REQUIRED ACTION: What lines of the data include the string "variant"? Copy them all.

MATERIAL FOR THIS TASK:
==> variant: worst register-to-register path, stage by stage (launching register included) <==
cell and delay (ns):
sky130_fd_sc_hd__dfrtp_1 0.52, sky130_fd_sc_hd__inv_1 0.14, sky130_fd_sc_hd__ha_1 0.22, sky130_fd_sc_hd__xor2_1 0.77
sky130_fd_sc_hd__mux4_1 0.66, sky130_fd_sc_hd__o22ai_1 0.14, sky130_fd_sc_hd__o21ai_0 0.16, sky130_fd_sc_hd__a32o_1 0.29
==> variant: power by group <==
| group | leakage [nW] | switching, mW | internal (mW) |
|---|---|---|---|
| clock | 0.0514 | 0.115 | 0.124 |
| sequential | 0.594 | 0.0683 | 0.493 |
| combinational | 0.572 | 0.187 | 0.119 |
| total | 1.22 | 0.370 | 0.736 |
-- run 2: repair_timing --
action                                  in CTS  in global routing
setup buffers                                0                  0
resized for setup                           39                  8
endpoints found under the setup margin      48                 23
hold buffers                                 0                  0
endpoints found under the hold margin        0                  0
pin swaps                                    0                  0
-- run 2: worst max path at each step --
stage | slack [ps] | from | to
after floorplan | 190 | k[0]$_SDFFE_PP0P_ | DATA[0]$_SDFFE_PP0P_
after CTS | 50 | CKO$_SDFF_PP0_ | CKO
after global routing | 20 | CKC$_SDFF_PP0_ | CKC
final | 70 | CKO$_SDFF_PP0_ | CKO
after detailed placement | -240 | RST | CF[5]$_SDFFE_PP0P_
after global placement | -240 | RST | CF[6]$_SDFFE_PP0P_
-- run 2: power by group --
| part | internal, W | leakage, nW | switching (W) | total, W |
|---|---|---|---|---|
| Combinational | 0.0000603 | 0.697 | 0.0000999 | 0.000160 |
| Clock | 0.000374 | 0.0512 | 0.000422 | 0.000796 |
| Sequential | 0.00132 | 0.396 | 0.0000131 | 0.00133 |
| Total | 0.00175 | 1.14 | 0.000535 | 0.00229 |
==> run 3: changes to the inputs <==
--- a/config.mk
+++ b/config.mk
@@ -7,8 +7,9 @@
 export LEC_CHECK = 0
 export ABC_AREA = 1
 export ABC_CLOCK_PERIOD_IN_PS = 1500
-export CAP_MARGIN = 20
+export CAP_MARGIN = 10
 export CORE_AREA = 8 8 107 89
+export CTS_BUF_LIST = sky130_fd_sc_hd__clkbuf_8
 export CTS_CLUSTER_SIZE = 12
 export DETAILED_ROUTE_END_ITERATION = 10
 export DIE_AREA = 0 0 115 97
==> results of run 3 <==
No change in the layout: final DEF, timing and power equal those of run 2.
--- config.mk ---
export PLATFORM = sky130hd
export DESIGN_NAME = axis_mux_arbiter_flat
export DESIGN_NICKNAME = d
export VERILOG_FILES = /design/src/rtl/axis_mux_arbiter_if.sv /design/src/rtl/axis_mux_arbiter.sv /design/src/flat_wrapper.sv
export SDC_FILE = /design/constraint.sdc
export NUM_CORES = 1
export LEC_CHECK = 0
export CORE_UTILIZATION = 25
export DETAILED_ROUTE_END_ITERATION = 10
export DONT_BUFFER_PORTS = 1
export PLACE_DENSITY_LB_ADDON = 0.08
export SLEW_MARGIN = 20
export SYNTH_ARGS = -nofsm -noshare
export SYNTH_HDL_FRONTEND = slang
export SYNTH_SLANG_ARGS = --single-unit
export TNS_END_PERCENT = 10
--- constraint.sdc ---
create_clock -name counter_clk -period 2.6 [get_ports counter_clk]
set_clock_uncertainty 0.2 [all_clocks]
set_input_delay 0.52 -clock counter_clk [delete_from_list [all_inputs] [get_ports counter_clk]]
set_output_delay 0.52 -clock counter_clk [all_outputs]
set_load 0.02 [all_outputs]
--- src/rtl/axis_mux_arbiter_if.sv ---
// AXI-Stream style handshake bundle shared by the requester and output sides
// of axis_mux_arbiter.
interface axis_mux_arbiter_if #(
    parameter int unsigned DATA_W = 32
) ();
    logic [DATA_W-1:0] tdata;
    logic              tvalid;
    logic              tready;
    logic              tlast;

    modport master (output tdata, output tvalid, output tlast, input tready);
    modport slave  (input tdata, input tvalid, input tlast, output tready);
endinterface

--- src/rtl/axis_mux_arbiter.sv ---
// Two-input packet-locked round-robin stream mux.
// Define AXIS_MUX_OUT_REG_EN to place a 2-entry skid register on the output.
module axis_mux_arbiter #(
    parameter int unsigned DATA_W = 32
) (
    input  logic                 counter_clk,
    input  logic                 reset,
    axis_mux_arbiter_if.slave    s0,
    axis_mux_arbiter_if.slave    s1,
    axis_mux_arbiter_if.master   m,
    output logic                 m_tsel,
    output logic                 busy
);
    typedef enum logic [1:0] {StIdle, StGrant0, StGrant1} state_e;

    state_e            state_q, state_d;
    logic              last_grant_q, last_grant_d;
    logic              mid_q, mid_d;
    logic              tsel_q, tsel_d;

    logic              granted, gsel;
    logic              sel_valid, sel_last, int_ready, accept;
    logic [DATA_W-1:0] sel_data;
    logic              own_valid, other_valid;
    state_e            own_st, other_st;

    always_comb begin
        granted     = (state_q != StIdle);
        gsel        = (state_q == StGrant1);
        own_valid   = gsel ? s1.tvalid : s0.tvalid;
        other_valid = gsel ? s0.tvalid : s1.tvalid;
        own_st      = gsel ? StGrant1 : StGrant0;
        other_st    = gsel ? StGrant0 : StGrant1;
        sel_valid   = granted & own_valid;
        sel_last    = granted & (gsel ? s1.tlast : s0.tlast);
        sel_data    = granted ? (gsel ? s1.tdata : s0.tdata) : '0;
        accept      = sel_valid & int_ready;
        s0.tready   = (state_q == StGrant0) & int_ready;
        s1.tready   = (state_q == StGrant1) & int_ready;
        busy        = granted;
    end

    always_comb begin
        state_d      = state_q;
        last_grant_d = last_grant_q;
        mid_d        = mid_q;
        unique case (state_q)
            StIdle: begin
                if (s0.tvalid && s1.tvalid) begin
                    state_d = last_grant_q ? StGrant0 : StGrant1;
                end else if (s0.tvalid) begin
                    state_d = StGrant0;
                end else if (s1.tvalid) begin
                    state_d = StGrant1;
                end
            end
            StGrant0, StGrant1: begin
                if (accept && sel_last) begin
                    last_grant_d = gsel;
                    mid_d        = 1'b0;
                    state_d      = other_valid ? other_st : (own_valid ? own_st : StIdle);
                end else if (accept) begin
                    mid_d = 1'b1;
                end else if (!mid_q && !own_valid) begin
                    // Between packets with the owner gone quiet: release the grant.
                    state_d = other_valid ? other_st : StIdle;
                end
            end
            default: state_d = StIdle;
        endcase
    end

    always_ff @(posedge counter_clk) begin
        if (!reset) begin
            state_q      <= StIdle;
            last_grant_q <= 1'b1;
            mid_q        <= 1'b0;
            tsel_q       <= 1'b0;
        end else begin
            state_q      <= state_d;
            last_grant_q <= last_grant_d;
            mid_q        <= mid_d;
            tsel_q       <= tsel_d;
        end
    end

`ifdef AXIS_MUX_OUT_REG_EN
    // Each slot holds {tsel, tlast, tdata}.
    logic [DATA_W+1:0] slot_q [2];
    logic              wr_ptr_q, rd_ptr_q;
    logic [1:0]        count_q;
    logic              pop;
    logic [DATA_W+1:0] head;

    always_comb begin
        head      = slot_q[rd_ptr_q];
        int_ready = (count_q != 2'd2);
        m.tvalid  = (count_q != 2'd0);
        pop       = m.tvalid & m.tready;
        m.tdata   = m.tvalid ? head[DATA_W-1:0] : '0;
        m.tlast   = m.tvalid & head[DATA_W];
        m_tsel    = m.tvalid ? head[DATA_W+1] : tsel_q;
        tsel_d    = pop ? head[DATA_W+1] : tsel_q;
    end

    always_ff @(posedge counter_clk) begin
        if (!reset) begin
            wr_ptr_q <= 1'b0;
            rd_ptr_q <= 1'b0;
            count_q  <= 2'd0;
        end else begin
            if (accept) begin
                slot_q[wr_ptr_q] <= {gsel, sel_last, sel_data};
                wr_ptr_q         <= ~wr_ptr_q;
            end
            if (pop) begin
                rd_ptr_q <= ~rd_ptr_q;
            end
            count_q <= count_q + {1'b0, accept} - {1'b0, pop};
        end
    end
`else
    always_comb begin
        int_ready = m.tready;
        m.tvalid  = sel_valid;
        m.tdata   = sel_data;
        m.tlast   = sel_last;
        m_tsel    = granted ? gsel : tsel_q;
        tsel_d    = m_tsel;
    end
`endif

endmodule

--- src/flat_wrapper.sv ---
// flat-port wrapper written by rule: the top's interface ports become plain ports
module axis_mux_arbiter_flat 
#(
    parameter int unsigned DATA_W = 32
)
  (counter_clk, reset, m_tsel, busy, s0_tdata, s0_tvalid, s0_tlast, s0_tready, s1_tdata, s1_tvalid, s1_tlast, s1_tready, m_tdata, m_tvalid, m_tlast, m_tready);
  axis_mux_arbiter_if #(.DATA_W(DATA_W)) s0_i ();
  axis_mux_arbiter_if #(.DATA_W(DATA_W)) s1_i ();
  axis_mux_arbiter_if #(.DATA_W(DATA_W)) m_i ();
  input  logic counter_clk;
  input  logic reset;
  output logic m_tsel;
  output logic busy;
  input wire logic [$bits(s0_i.tdata)-1:0] s0_tdata;
  input wire logic [$bits(s0_i.tvalid)-1:0] s0_tvalid;
  input wire logic [$bits(s0_i.tlast)-1:0] s0_tlast;
  output wire logic [$bits(s0_i.tready)-1:0] s0_tready;
  input wire logic [$bits(s1_i.tdata)-1:0] s1_tdata;
  input wire logic [$bits(s1_i.tvalid)-1:0] s1_tvalid;
  input wire logic [$bits(s1_i.tlast)-1:0] s1_tlast;
  output wire logic [$bits(s1_i.tready)-1:0] s1_tready;
  output wire logic [$bits(m_i.tdata)-1:0] m_tdata;
  output wire logic [$bits(m_i.tvalid)-1:0] m_tvalid;
  output wire logic [$bits(m_i.tlast)-1:0] m_tlast;
  input wire logic [$bits(m_i.tready)-1:0] m_tready;
  assign s0_i.tdata = s0_tdata;
  assign s0_i.tvalid = s0_tvalid;
  assign s0_i.tlast = s0_tlast;
  assign s0_tready = s0_i.tready;
  assign s1_i.tdata = s1_tdata;
  assign s1_i.tvalid = s1_tvalid;
  assign s1_i.tlast = s1_tlast;
  assign s1_tready = s1_i.tready;
  assign m_tdata = m_i.tdata;
  assign m_tvalid = m_i.tvalid;
  assign m_tlast = m_i.tlast;
  assign m_i.tready = m_tready;
  axis_mux_arbiter #(.DATA_W(DATA_W)) u_core (.counter_clk(counter_clk), .reset(reset), .s0(s0_i), .s1(s1_i), .m(m_i), .m_tsel(m_tsel), .busy(busy));
endmodule
# After elaboration in Yosys (flattened, before gate mapping)
# Cells that the tools add are included.
dict set report word_totals {
  reg_bits 5
  latchBits 0
  ram_bits 0
  romBits 0
  inputBits 71
  out_inout_bits 38
  wordCells 47
  n_memories 0
}
dict set report classes {
  n_addsub 0
  multipliers 0
  div 0
  n_lt_le_gt_ge 0
  eq_ne 5
  n_shift 0
  n_mux 21
  bitwise_logic 5
  reduce_logical 12
}
# cell n
set ops {}
lappend ops {{$mux 32} 2}
lappend ops {{$mux 2} 12}
lappend ops {{$mux 1} 6}
lappend ops {{$and 1x1->1} 5}
lappend ops {{$ne 4x3->1 const B} 1}
lappend ops {{$pmux 2 s2} 1}
lappend ops {{$reduce_and 2->1} 2}
lappend ops {{$reduce_bool 2->1} 2}
lappend ops {{$logic_and 1x1->1} 3}
lappend ops {{$ne 3x1->1 const B} 1}
lappend ops {{$ne 3x3->1 const B} 1}
lappend ops {{$reduce_and 3->1} 1}
lappend ops {{$eq 2x1->1 const B} 1}
lappend ops {{$eq 2x2->1 const B} 1}
lappend ops {{$logic_not 1->1} 2}
lappend ops {{$logic_not 2->1} 1}
lappend ops {{$reduce_or 2->1} 1}

# Logic depth before layout (Yosys ltp)
dict set report logic_depth {
  ltp_word 8
  mapped_depth 7
  ltp_nobuf 6
}

# Worst setup path after synthesis
# No wires, ideal clock.
dict set report synth_path {
  path_type {flip-flop to output port}
  startpoint {register u_core.state_q[0]}
  endpoint {output m_tdata[0]}
  arrival_ns 1.413
  t_required_ns 1.880
  setup_slack_ns 0.467
  path_stages_with_launch 7
  path_buffers 2
  cell_sequence {dfxtp_1 -> inv_1 -> ha_1 -> buf_2 -> buf_2 -> mux2i_1 -> nor2_1}
}
dict set report synth_via {
  elab_chain_len 3
  elab_cells_between_ends 4
  cone_classes {eq/ne: 1; mux: 2; reduce/logical: 1}
}
# element line
set synth_lines {}
lappend synth_lines {{start, declared} axis_mux_arbiter.sv:16} ;# state_e state_q, state_d;
lappend synth_lines {{start signal, assigned} axis_mux_arbiter.sv:75} ;# state_q <= StIdle;
lappend synth_lines {{start signal, assigned} axis_mux_arbiter.sv:80} ;# state_q <= state_d;
lappend synth_lines {{$eq 2x2->1} axis_mux_arbiter.sv:29} ;# gsel = (state_q == StGrant1);
lappend synth_lines {{named net u_core.gsel} axis_mux_arbiter.sv:21} ;# logic granted, gsel;
lappend synth_lines {{$mux 32 (2 in series)} axis_mux_arbiter.sv:36} ;# sel_data = granted ? (gsel ? s1.tdata : s0.tdata) : '0;
lappend synth_lines {{end, declared} flat_wrapper.sv:22} ;# output wire logic [$bits(m_i.tdata)-1:0] m_tdata;
# The timed path passes the listed nets, and every way through them passes these cells.

# Worst setup path in the final report
dict set report layout_path {
  startpoint {register u_core.state_q[0]}
  endpoint {output m_tdata[2]}
}
# The elaborated chain is that of the path after synthesis.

SOLUTION:
==> variant: worst register-to-register path, stage by stage (launching register included) <==
==> variant: power by group <==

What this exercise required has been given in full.